Machine learning (ML) is a type of artificial intelligence (AI) that allows computers to learn from data without the need to explicit program rules or other evaluation logic. ML goes beyond data profiling by leveraging data to discover patterns, make predictions, and perform classifications. Trained ML models can analyze vast amounts of data, ranging from medical history and demographics to driving records, and even external factors like community-level crime and health information, to find correlations in disparate data attributes (also called features) used to expedite the delivery of swifter and more precise insights. The power of machine learning lies in its ability to process complex datasets and recognize subtle relationships that might not be evident through traditional analysis.
When used together, data profiling and ML can provide insurers with a powerful tool for understanding and predicting risk. This can lead to many benefits, ranging from more precise pricing and expedited claims processing to elevated customer service. Here, we discuss some advantages:
Precision: By pooling together historical data, insurers can analyze risk factors with a great deal of precision. Factors spanning the policyholder's vehicle type, geographical location, age, and driving history, give insurers the insight to develop the risk quotient associated with a policy. This precision equips underwriters with the ability to price policies that mirror the actual risk involved.
Streamlined claims: By leveraging these technologies, insurers benefit from automating claim categorization into high and low-risk brackets. This allows for "straight-through processing" of low-risk applications and accelerates claims workflows. As a result, the processing time, energy, and expenses linked with low-risk claims can be significantly reduced, allowing adjusters to concentrate on more complex cases.

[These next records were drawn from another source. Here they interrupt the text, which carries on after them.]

--- src/rtl/pe_stream_pkg.sv ---
// Shared sizing helpers, channel index type and default channel IDs
// for the PE stream buffer bank.
package pe_stream_pkg;

  // Bits needed to hold a fill count of 0..depth inclusive.
  function automatic int calc_lvl_w(input int depth);
    return $clog2(depth + 1);
  endfunction

  // Address bits plus one wrap bit, so full and empty can be told apart.
  function automatic int calc_ptr_w(input int depth);
    return $clog2(depth) + 1;
  endfunction

  localparam int CH_IDX_W = 8;

  typedef logic [CH_IDX_W-1:0] ch_idx_t;

  typedef enum logic [CH_IDX_W-1:0] {
    CH_IFMAP = 8'd0,
    CH_FLTR  = 8'd1,
    CH_IPSUM = 8'd2,
    CH_OPSUM = 8'd3
  } ch_id_e;

endpackage

--- src/rtl/pe_stream_buffer_bank_if.sv ---
// Flattened per-channel valid/ready streams between the memory side and the PE array.
// master = producer/consumer side, slave = the buffer bank.
interface pe_stream_buffer_bank_if #(
  parameter int DATA_WIDTH = 16,
  parameter int NUM_CH     = 4
);
  logic [NUM_CH-1:0]            wr_valid;
  logic [NUM_CH-1:0]            wr_ready;
  logic [NUM_CH*DATA_WIDTH-1:0] wr_data;
  logic [NUM_CH-1:0]            rd_valid;
  logic [NUM_CH-1:0]            rd_ready;
  logic [NUM_CH*DATA_WIDTH-1:0] rd_data;

  modport master (
    output wr_valid,
    output wr_data,
    output rd_ready,
    input  wr_ready,
    input  rd_valid,
    input  rd_data
  );

  modport slave (
    input  wr_valid,
    input  wr_data,
    input  rd_ready,
    output wr_ready,
    output rd_valid,
    output rd_data
  );
endinterface

--- src/rtl/pe_stream_chan_fifo.sv ---
// One buffer channel: register-array FIFO with wrap-bit pointers, fill level,
// pre-fill read gate and synchronous flush.
module pe_stream_chan_fifo
  import pe_stream_pkg::*;
#(
  parameter int DATA_WIDTH = 16,
  parameter int FIFO_DEPTH = 16,
  parameter int AUTO_REARM = 1,
  localparam int LVL_W     = calc_lvl_w(FIFO_DEPTH),
  localparam int PTR_W     = calc_ptr_w(FIFO_DEPTH)
) (
  input  logic                  pe_clk,
  input  logic                  rst,
  input  logic [LVL_W-1:0]      prefill_lvl,
  input  logic                  flush,
  input  logic                  wr_valid,
  output logic                  wr_ready,
  input  logic [DATA_WIDTH-1:0] wr_data,
  output logic                  rd_valid,
  input  logic                  rd_ready,
  output logic [DATA_WIDTH-1:0] rd_data,
  output logic [LVL_W-1:0]      level,
  output logic                  prefill_done
);

  localparam int               AW        = PTR_W - 1;
  localparam logic [LVL_W-1:0] DEPTH_LVL = LVL_W'(FIFO_DEPTH);

  logic [DATA_WIDTH-1:0] mem [FIFO_DEPTH];

  logic [PTR_W-1:0] wr_ptr_reg, wr_ptr_next;
  logic [PTR_W-1:0] rd_ptr_reg, rd_ptr_next;
  logic [LVL_W-1:0] level_reg, level_next;
  logic             gate_reg, gate_next;
  logic [LVL_W-1:0] thresh;
  logic             full, empty, push, pop;

  always_comb begin
    full     = (wr_ptr_reg[AW] != rd_ptr_reg[AW]) &&
               (wr_ptr_reg[AW-1:0] == rd_ptr_reg[AW-1:0]);
    empty    = (wr_ptr_reg == rd_ptr_reg);
    wr_ready = !full;
    rd_valid = !empty && gate_reg;
    push     = wr_valid && wr_ready;
    pop      = rd_valid && rd_ready;
    thresh   = (prefill_lvl > DEPTH_LVL) ? DEPTH_LVL : prefill_lvl;
  end

  // Head word is masked while empty so an idle channel presents zero.
  assign rd_data      = empty ? '0 : mem[rd_ptr_reg[AW-1:0]];
  assign level        = level_reg;
  assign prefill_done = gate_reg;

  always_comb begin
    wr_ptr_next = wr_ptr_reg;
    rd_ptr_next = rd_ptr_reg;
    level_next  = level_reg;
    gate_next   = gate_reg;
    if (flush) begin
      wr_ptr_next = '0;
      rd_ptr_next = '0;
      level_next  = '0;
      gate_next   = 1'b0;
    end else begin
      if (push) wr_ptr_next = wr_ptr_reg + PTR_W'(1);
      if (pop)  rd_ptr_next = rd_ptr_reg + PTR_W'(1);
      case ({push, pop})
        2'b10:   level_next = level_reg + LVL_W'(1);
        2'b01:   level_next = level_reg - LVL_W'(1);
        default: level_next = level_reg;
      endcase
      // A raised threshold never closes an open gate; only draining empty does.
      if ((AUTO_REARM != 0) && (thresh != '0) && pop && !push &&
          (level_reg == LVL_W'(1))) begin
        gate_next = 1'b0;
      end else if (level_next >= thresh) begin
        gate_next = 1'b1;
      end
    end
  end

  always_ff @(posedge pe_clk or posedge rst) begin
    if (rst) begin
      wr_ptr_reg <= '0;
      rd_ptr_reg <= '0;
      level_reg  <= '0;
      gate_reg   <= 1'b0;
    end else begin
      wr_ptr_reg <= wr_ptr_next;
      rd_ptr_reg <= rd_ptr_next;
      level_reg  <= level_next;
      gate_reg   <= gate_next;
    end
  end

  // Storage carries no reset; pointers alone decide what is readable.
  always_ff @(posedge pe_clk) begin
    if (push && !flush) begin
      mem[wr_ptr_reg[AW-1:0]] <= wr_data;
    end
  end

endmodule

--- src/rtl/pe_stream_buffer_bank.sv ---
// NUM_CH independent stream FIFOs between the PE memory interface and the PE array.
// Optional sticky overflow/underflow flags: define PE_STREAM_BUFFER_BANK_ERR_EN.
module pe_stream_buffer_bank
  import pe_stream_pkg::*;
#(
  parameter int DATA_WIDTH = 16,
  parameter int NUM_CH     = 4,
  parameter int FIFO_DEPTH = 16,
  parameter int AUTO_REARM = 1,
  localparam int LVL_W     = calc_lvl_w(FIFO_DEPTH)
) (
  input  logic                    pe_clk,
  input  logic                    rst,
  input  logic [NUM_CH*LVL_W-1:0] prefill_lvl,
  input  logic [NUM_CH-1:0]       flush,
  pe_stream_buffer_bank_if.slave  bus,
`ifdef PE_STREAM_BUFFER_BANK_ERR_EN
  output logic [NUM_CH-1:0]       err_ovf,
  output logic [NUM_CH-1:0]       err_udf,
  input  logic                    err_clr,
`endif
  output logic [NUM_CH*LVL_W-1:0] level,
  output logic [NUM_CH-1:0]       prefill_done
);

  for (genvar gi = 0; gi < NUM_CH; gi++) begin : g_ch
    logic                  chan_wr_ready;
    logic                  chan_rd_valid;
    logic                  chan_done;
    logic [DATA_WIDTH-1:0] chan_rd_data;
    logic [LVL_W-1:0]      chan_level;

    pe_stream_chan_fifo #(
      .DATA_WIDTH (DATA_WIDTH),
      .FIFO_DEPTH (FIFO_DEPTH),
      .AUTO_REARM (AUTO_REARM)
    ) u_fifo (
      .pe_clk       (pe_clk),
      .rst          (rst),
      .prefill_lvl  (prefill_lvl[gi*LVL_W +: LVL_W]),
      .flush        (flush[gi]),
      .wr_valid     (bus.wr_valid[gi]),
      .wr_ready     (chan_wr_ready),
      .wr_data      (bus.wr_data[gi*DATA_WIDTH +: DATA_WIDTH]),
      .rd_valid     (chan_rd_valid),
      .rd_ready     (bus.rd_ready[gi]),
      .rd_data      (chan_rd_data),
      .level        (chan_level),
      .prefill_done (chan_done)
    );

    assign bus.wr_ready[gi]                          = chan_wr_ready;
    assign bus.rd_valid[gi]                          = chan_rd_valid;
    assign bus.rd_data[gi*DATA_WIDTH +: DATA_WIDTH]  = chan_rd_data;
    assign level[gi*LVL_W +: LVL_W]                  = chan_level;
    assign prefill_done[gi]                          = chan_done;

`ifdef PE_STREAM_BUFFER_BANK_ERR_EN
    logic ovf_reg, udf_reg;
    logic ovf_set, udf_set;

    // Underflow only counts once the gate is open; polling a gated channel is normal.
    assign ovf_set = bus.wr_valid[gi] && !chan_wr_ready;
    assign udf_set = bus.rd_ready[gi] && !chan_rd_valid && chan_done;

    always_ff @(posedge pe_clk or posedge rst) begin
      if (rst) begin
        ovf_reg <= 1'b0;
        udf_reg <= 1'b0;
      end else begin
        if (ovf_set)      ovf_reg <= 1'b1;
        else if (err_clr) ovf_reg <= 1'b0;
        if (udf_set)      udf_reg <= 1'b1;
        else if (err_clr) udf_reg <= 1'b0;
      end
    end

    assign err_ovf[gi] = ovf_reg;
    assign err_udf[gi] = udf_reg;
`endif
  end

endmodule

--- src/flat_wrapper.sv ---
// flat-port wrapper written by rule: the top's interface ports become plain ports
module pe_stream_buffer_bank_flat import pe_stream_pkg::*;
#(
  parameter int DATA_WIDTH = 16,
  parameter int NUM_CH     = 4,
  parameter int FIFO_DEPTH = 16,
  parameter int AUTO_REARM = 1,
  localparam int LVL_W     = calc_lvl_w(FIFO_DEPTH)
)
  (pe_clk, rst, prefill_lvl, flush, level, prefill_done, bus_wr_valid, bus_wr_data, bus_rd_ready, bus_wr_ready, bus_rd_valid, bus_rd_data);
  pe_stream_buffer_bank_if #(.DATA_WIDTH(DATA_WIDTH), .NUM_CH(NUM_CH)) bus_i ();
  input  logic pe_clk;
  input  logic rst;
  input  logic [NUM_CH*LVL_W-1:0] prefill_lvl;
  input  logic [NUM_CH-1:0] flush;
  output logic [NUM_CH*LVL_W-1:0] level;
  output logic [NUM_CH-1:0] prefill_done;
  input wire logic [$bits(bus_i.wr_valid)-1:0] bus_wr_valid;
  input wire logic [$bits(bus_i.wr_data)-1:0] bus_wr_data;
  input wire logic [$bits(bus_i.rd_ready)-1:0] bus_rd_ready;
  output wire logic [$bits(bus_i.wr_ready)-1:0] bus_wr_ready;
  output wire logic [$bits(bus_i.rd_valid)-1:0] bus_rd_valid;
  output wire logic [$bits(bus_i.rd_data)-1:0] bus_rd_data;
  assign bus_i.wr_valid = bus_wr_valid;
  assign bus_i.wr_data = bus_wr_data;
  assign bus_i.rd_ready = bus_rd_ready;
  assign bus_wr_ready = bus_i.wr_ready;
  assign bus_rd_valid = bus_i.rd_valid;
  assign bus_rd_data = bus_i.rd_data;
  pe_stream_buffer_bank #(.DATA_WIDTH(DATA_WIDTH), .NUM_CH(NUM_CH), .FIFO_DEPTH(FIFO_DEPTH), .AUTO_REARM(AUTO_REARM)) u_core (.pe_clk(pe_clk), .rst(rst), .prefill_lvl(prefill_lvl), .flush(flush), .bus(bus_i), .level(level), .prefill_done(prefill_done));
endmodule
--- config.mk ---
export PLATFORM = sky130hd
export DESIGN_NAME = pe_stream_buffer_bank_flat
export DESIGN_NICKNAME = d
export VERILOG_FILES = /design/src/rtl/pe_stream_pkg.sv /design/src/rtl/pe_stream_buffer_bank_if.sv /design/src/rtl/pe_stream_chan_fifo.sv /design/src/rtl/pe_stream_buffer_bank.sv /design/src/flat_wrapper.sv
export SDC_FILE = /design/constraint.sdc
export NUM_CORES = 1
export LEC_CHECK = 0
export ABC_AREA = 1
export BUFFER_PORTS_ARGS = -buffer_cell sky130_fd_sc_hd__buf_4
export CAP_MARGIN = 30
export CORE_MARGIN = 4
export CORE_UTILIZATION = 25
export CTS_CLUSTER_SIZE = 25
export DETAILED_ROUTE_END_ITERATION = 6
export GPL_ROUTABILITY_DRIVEN = 0
export GPL_TIMING_DRIVEN = 0
export HOLD_SLACK_MARGIN = 0.05
export PLACE_DENSITY = 0.45
export SYNTH_ARGS = -nofsm -noshare
export SYNTH_HDL_FRONTEND = slang
export SYNTH_HIERARCHICAL = 1
export SYNTH_SLANG_ARGS = --single-unit
--- constraint.sdc ---
create_clock -name pe_clk -period 2.55 [get_ports pe_clk]
set_input_delay 0 -clock pe_clk [delete_from_list [all_inputs] [get_ports pe_clk]]
set_output_delay 0 -clock pe_clk [all_outputs]
set_load 0.005 [all_outputs]
# --- After elaboration in Yosys (flattened, before gate mapping) ---
# Memory sizes are Yosys's and may differ from the RTL's.
# Index checks and enable logic that the tools add are counted.
totals:
  in_bits: 98
  output_inout_bits: 96
  word_cells: 188
  ff_bits: 64
  memories: 4
  ramBits: 1024
memory_table:
  columns: ["memory", "depth", "width", "rd", "rd_ports_with_merged_regs", "write_ports", "line_no", "rtl"]
  rows:
  - ["u_core.g_ch[0].u_fifo.mem", 16, 16, 1, 0, 1, "pe_stream_chan_fifo.sv:29", "logic [DATA_WIDTH-1:0] mem [FIFO_DEPTH];"]
  - ["u_core.g_ch[1].u_fifo.mem", 16, 16, 1, 0, 1, "pe_stream_chan_fifo.sv:29", null]
  - ["u_core.g_ch[2].u_fifo.mem", 16, 16, 1, 0, 1, "pe_stream_chan_fifo.sv:29", null]
  - ["u_core.g_ch[3].u_fifo.mem", 16, 16, 1, 0, 1, "pe_stream_chan_fifo.sv:29", null]
op_classes:
  add_sub_neg: 16
  n_mux: 56
  magnitude_cmp: 8
  n_eq_ne: 24
  n_reduce_logical: 64
op_table:
  columns: ["cell", "n"]
  rows:
  - ["2-to-1 mux 5 bit", 28]
  - ["2-to-1 mux 16 bit", 4]
  - ["adder 5 x 1 -> 5 bit (second input constant)", 12]
  - ["case mux 5 bit (2 select lines)", 4]
  - ["logical AND 1 bit", 32]
  - ["== test 5 x 1 -> 1 bit (second input constant)", 4]
  - ["== test 5 bit", 4]
  - ["greater-or-equal comparator 5 bit", 4]
  - ["> comparator 5 bit (second input constant)", 4]
  - ["2-to-1 mux 1 bit", 20]
  - ["nonzero test 5 bit", 4]
  - ["subtractor 5 x 1 -> 5 bit (second input constant)", 4]
  - ["== test 4 bit", 4]
  - ["zero test 1 bit", 16]
  - ["nonzero test 2 bit", 8]
  - ["nonzero test 3 bit", 4]
  - ["== test 2 x 1 -> 1 bit (second input constant)", 4]
  - ["== test 2 bit (second input constant)", 4]
  - ["!= test 1 bit", 4]

# --- Logic depth before layout (Yosys ltp) ---
depth:
  depth_word: 11
  depth_mapped: 23

# --- By module ---
# Netlist, hierarchy kept.
by_module_without_submodules:
  columns: ["module", "cells_each", "seq_area_each_um2", "area_per_inst_um2", "instances"]
  rows:
  - ["pe_stream_chan_fifo at u_core.g_ch[0].u_fifo ...", 963, 8087.8, 11496.0, 2]
  - ["pe_stream_chan_fifo at u_core.g_ch[2].u_fifo", 963, 8087.8, 11493.5, 1]
  - ["pe_stream_chan_fifo at u_core.g_ch[3].u_fifo", 961, 8087.8, 11492.3, 1]
  - ["pe_stream_buffer_bank", 12, 0.0, 90.1, 1]

# --- Worst setup path before layout ---
# No wires, ideal clock.
synth_timing:
  path_kind: "register to register"
  start: "register u_core.g_ch[3].u_fifo.rd_ptr_reg[0]"
  end: "register u_core.g_ch[3].u_fifo.gate_reg"
  period_less_slack_ns: 2.611
  path_slack_ns: -0.061
  path_stages_with_launch: 23
  arrival_ns: 2.492
  setup_time_ns: 0.119
  cell_sequence: "dfrtp_1 buf_6 nand2_1 nand2_1 nor2_1 nand3_2 nand2_4 inv_1 ha_1 inv_1 nand2_1 o21ai_0 ha_1 inv_1 nand2_1 nand2_1 nand2_1 nand2_1 nand2_1 nand2_1 nand2_1 a21oi_1 nor2_1"
synth_between:
  elab_chain_cells: 9
synth_lines:
  columns: ["element", "line_no", "rtl"]
  rows:
  - ["start, declared", "pe_stream_chan_fifo.sv:32", "logic [PTR_W-1:0] rd_ptr_reg, rd_ptr_next;"]
  - ["start signal, assigned", "pe_stream_chan_fifo.sv:90", "rd_ptr_reg <= rd_ptr_next;"]
  - ["== test 4 bit *", "pe_stream_chan_fifo.sv:40", "(wr_ptr_reg[AW-1:0] == rd_ptr_reg[AW-1:0]);"]
  - ["logical AND 1 bit *", "pe_stream_chan_fifo.sv:39", "full = (wr_ptr_reg[AW] != rd_ptr_reg[AW]) &&"]
  - ["zero test 1 bit *", "pe_stream_chan_fifo.sv:42", "wr_ready = !full;"]
  - ["net u_core.g_ch[3].chan_wr_ready", "pe_stream_buffer_bank.sv:27", "logic chan_wr_ready;"]
  - ["logical AND 1 bit *", "pe_stream_chan_fifo.sv:44", "push = wr_valid && wr_ready;"]
  - ["== test 2 x 1 -> 1 bit, or another cell as far along", "pe_stream_chan_fifo.sv:67", "case ({push, pop})"]
  - ["case mux 5 bit (2 select lines) / logical AND 1 bit (equally long branches)", "pe_stream_chan_fifo.sv:67, pe_stream_chan_fifo.sv:73", null]
  - ["2-to-1 mux 5 bit / logical AND 1 bit (equally long branches)", "pe_stream_chan_fifo.sv:59, pe_stream_chan_fifo.sv:73", null]
  - ["greater-or-equal comparator 5 bit / 2-to-1 mux 1 bit (equally long branches)", "pe_stream_chan_fifo.sv:76, pe_stream_chan_fifo.sv:73", null]
  - ["nonzero test 3 bit (no line) / 2-to-1 mux 1 bit (equally long branches)", null, null]
  - ["end signal, assigned", "pe_stream_chan_fifo.sv:92", "gate_reg <= gate_next;"]
  - ["end, declared", "pe_stream_chan_fifo.sv:34", "logic gate_reg, gate_next;"]
# The timed path passes the listed nets; every way through them passes the cells marked *. The select of a mux whose other input is x is not followed.
# A chain may end at the register's enable or synchronous reset.

# --- Final worst setup path ---
layout_timing:
  start: "register u_core.g_ch[1].u_fifo.rd_ptr_reg[0]"
  end: "register u_core.g_ch[1].u_fifo.gate_reg"
layout_between:
  elab_chain_cells: 9
layout_lines:
  columns: ["element", "line_no"]
  rows:
  - ["start, declared", "pe_stream_chan_fifo.sv:32"]
  - ["start signal, assigned", "pe_stream_chan_fifo.sv:90"]
  - ["== test 5 bit / == test 4 bit (equally long branches)", "pe_stream_chan_fifo.sv:41, pe_stream_chan_fifo.sv:40"]
  - ["zero test 1 bit / logical AND 1 bit (equally long branches)", "pe_stream_chan_fifo.sv:43, pe_stream_chan_fifo.sv:39"]
  - ["logical AND 1 bit / zero test 1 bit (equally long branches)", "pe_stream_chan_fifo.sv:43, pe_stream_chan_fifo.sv:42"]
  - ["logical AND 1 bit (on tied branches)", "pe_stream_chan_fifo.sv:45, pe_stream_chan_fifo.sv:44"]
  - ["== test 2 x 1 -> 1 bit, or another cell as far along", "pe_stream_chan_fifo.sv:67"]
  - ["case mux 5 bit (2 select lines) / logical AND 1 bit (equally long branches)", "pe_stream_chan_fifo.sv:67, pe_stream_chan_fifo.sv:73"]
  - ["2-to-1 mux 5 bit / logical AND 1 bit (equally long branches)", "pe_stream_chan_fifo.sv:59, pe_stream_chan_fifo.sv:73"]
  - ["greater-or-equal comparator 5 bit / 2-to-1 mux 1 bit (equally long branches)", "pe_stream_chan_fifo.sv:76, pe_stream_chan_fifo.sv:73"]
  - ["nonzero test 3 bit (no line) / 2-to-1 mux 1 bit (equally long branches)", null]
  - ["end signal, assigned", "pe_stream_chan_fifo.sv:92"]
  - ["end, declared", "pe_stream_chan_fifo.sv:34"]
# Several ways; a longest one is shown, not always the timed one. The select of a mux whose other input is x is not followed.

==> impl_metrics.py <==
metrics = {
    "place": {
        "dpl_cell_area_mm2": 0.0516,
        "post-place-ws_ns": -0.717,
        "numPlacedInstances": 6569,
        "dp_hpwl_um": 95300,
        "port_buffers": 193,
    },
    "power": {
        "p_leak_nw": 22.2,
        "power_density_mw_per_mm2": 666,
        "irDropWorstVdd_mv": 0.659,
    },
    "yosys": {
        "ys_seq_area_frac": 0.702,
        "netlist_instances": 3862,
        "syn_nets": 4020,
        "yosysTopAreaCell": "edfxtp_1",
        "ys_seq_elements": 1088,
        "syn_avg_cell_area_um2": 11.9,
        "synth_area_leaders": "edfxtp_1 (67%), nor2_1 (6.0%), o21ai_0 (5.6%), dfrtp_1 (3.5%), nand2_1 (3.0%)",
        "ys_warn_count": 6,
        "synth_top_area_frac": 0.667,
        "post_synth_instance_area_mm2": 0.0461,
        "ys_types": 35,
    },
    "timing": {
        "rsz0062_at_grt": "true",
        "finalHoldViolations": 0,
        "drv_slew": 0,
        "tightest_slew_ns": 0.755,
        "slew_headroom": 0.496,
        "finalCritPeriodShare": 1.07,
        "finClkSkew_ns": 0.0760,
        "layout_setup_ws_ns": -0.179,
        "setup_violations": 53,
        "layout_min_cycle_time_ns": 2.73,
        "fmax_mhz": 366,
        "fin_tns_setup_ns": -3.51,
        "whs_ns": 0.109,
    },
    "clock_network": {
        "cts_buffer_depth": 3,
        "cts_tree": "yes",
        "clockRootBuffer": "clkbuf_16",
        "clk_latency_ns": 0.79,
        "cts_buffers": 121,
        "cts.sinks": 1088,
        "cts_max_level": 3,
        "clkSlewWorstSetupHoldPaths_ns": 0.06,
    },
    "routing": {
        "drtIter0Drc": 2661,
        "wl_um": 149000,
        "via_per_inst": 4.61,
        "wire_per_inst_um": 21.0,
        "drc": 0,
        "vias": 32700,
        "firstDrtPassIters": 6,
        "detail-route-antenna-nets": 0,
    },
    "setup_path": {
        "r2r-end": "u_core/g_ch[1].u_fifo/prefill_done$_DFFE_PP0P_",
        "end_kind": "flop",
        "ff2ff_path_depth": 21,
        "path_class": "reg -> reg",
        "required_ns": 3.21,
        "cp.arrival_ns": 3.39,
        "r2r-start": "u_core/g_ch[1].u_fifo/rd_ptr_reg[0]$_DFFE_PP0P_",
        "reg2reg_slack_ns": -0.18,
        "startpoint_type": "flop",
        "startpoint": "u_core/g_ch[1].u_fifo/rd_ptr_reg[0]$_DFFE_PP0P_",
        "crit_fanout": 8,
    },
    "finish": {
        "finalNetCount": 4684,
        "stdcell_count": 7097,
        "fillers": 18100,
        "largest_reg_flops": 1024,
        "drive_gt1_frac": 0.282,
        "final_area_mm2": 0.0626,
        "final_common_cell": "edfxtp_1",
        "syn2layout_area_growth_pct": 36.0,
        "final_cell_mix": "edfxtp_1 (1024), nor2_1 (601), nand2_1 (349)",
    },
    "floorplanning": {
        "io_pins": 194,
        "fp-row-count": 157,
        "die-width_um": 437,
        "die-area_mm2": 0.191,
        "core_mm2": 0.183,
        "die_height_um": 437,
        "initial_core_util": 0.252,
    },
    "status": {
        "status": "finished, violations left",
        "violations": "setup timing",
    },
    "job": {
        "cap_violations": 0,
    },
    "global_route": {
        "grt-ovfl-total": 0,
        "grt_start_max_net_pins": 21,
        "grt_pass1_vias": 32100,
        "grt_first_pass_wirelength_um": 216000,
        "grtUsageTotal": 0.150,
        "antenna_found_initial": 9,
    },
    "hold_path": {
        "holdCritStartpoint": "bus_wr_data[49]",
        "holdPathStages": 2,
        "whs_endpoint": "u_core/g_ch[3].u_fifo/mem[6][1]$_DFFE_PP_",
        "hold_class": "in -> reg",
    },
}
[kinds of logic after synthesis]
| logic type | synth area share |
|---|---|
| flip-flops | 0.702 |
| buffers and inverters | 0.0422 |
| AND/OR/NAND/NOR | 0.119 |
| adder cells (fa/ha/maj) | 0.0163 |
| XOR/XNOR | 0.00551 |
| AO/OA/AOI/OAI | 0.115 |
[what timing repair did]
item	in CTS	in global routing
endpoints found under the setup margin	545	418
hold buffers	114	0
gates resized for setup	880	393
endpoints found under the hold margin	2176	0
buffers inserted	106	61
pin swaps	235	242
cloned	29	13
[worst max-delay path by stage]
| stage | cells after the start | end |
|---|---|---|
| finish | 21 | u_core/g_ch[1].u_fifo/prefill_done$_DFFE_PP0P_ |
| global route | 21 | u_core/g_ch[1].u_fifo/prefill_done$_DFFE_PP0P_ |
| CTS | 12 | bus_rd_data[5] |
| detailed placement | 21 | u_core/g_ch[2].u_fifo/prefill_done$_DFFE_PP0P_ |
| global placement | 9 | u_core/g_ch[0].u_fifo/mem[15][7]$_DFFE_PP_ |
| floorplan | 22 | u_core/g_ch[3].u_fifo/prefill_done$_DFFE_PP0P_ |
[cells in the mapped netlist]
master and number:
o31ai_1 8, inv_4 3, clkinv_1 4, o21ai_1 73, o21ai_0 512, buf_6 12, nand4_1 7, nand2_4 16
xor2_1 24, buf_4 36, inv_1 175, a21boi_0 4, dfrtp_1 64, edfxtp_1 1024, xnor2_1 5, o211ai_1 136
a21oi_1 80, nor2_8 4, buf_1 4, ha_1 60, inv_2 28, nand2_2 7, clkbuf_1 77, nor3_2 12
clkbuf_2 1, nor2_2 8, o22ai_1 128, buf_2 87, nand2_1 373, nand3_1 127, o221ai_1 1, nor2_1 741
or2_2 4, nand3_2 12, o21bai_1 5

Fraud: The combination of data profiling and ML detects anomalies in claims data that may be indicative of potential fraud. Beyond the financial gains, this elevates the company's reputation and credibility.
Challenges
While the collaboration between data profiling and ML is highly beneficial, insurers also face challenges when incorporating these technologies into their systems.
One such hurdle is how to ensure data quality. Real-world data is often riddled with inaccuracies and inconsistencies. Overcoming this hurdle demands insurers to invest time and effort in understanding error origins and subsequently rectifying data quality concerns.
Moreover, the potential for biases in machine learning models poses another challenge. If the training data used to build ML models is biased or imbalanced, the resulting predictions may be inaccurate or discriminatory. It is crucial for insurers to address and mitigate these biases to ensure fair and unbiased decision-making.
Lastly, the quantity of data is critical. This data quantity challenge is like the bias issue; both are integral to effectively harness ML. To effectively capture the inherent variability of inputs and results in your business, it's important to have a substantial amount of data. For example, consider training a ML model for a self-driving car to recognize an octagonal sign as a stop sign. While this would be effective in the US, its performance in Japan would fail since stop signs in Japan are an upside-down triangle, similar to Yield signs in the US. Understanding the business context used in ML training and ensuring that the ML model is used only in that context is a subtle but important aspect of successfully using ML.
As the insurance industry becomes increasingly data-driven, insurers must foster a culture of continuous learning and improvement. Regular updates and refinements to ML models are essential to adapt to changing market conditions, customer preferences, and emerging risks. By staying agile and proactive in embracing technological advancements, insurers can gain a competitive edge and provide better services to their clients.
In the ongoing data-driven future, the integration of data profiling and ML will be pivotal in reshaping insurance practices. By leveraging the power of these technologies, insurers can navigate complex challenges, address bias concerns, and drive positive outcomes for both the insurance companies and their valued policyholders. Adopting data profiling and ML will propel the industry into a future of enhanced efficiency, better risk assessment, and superior customer experiences.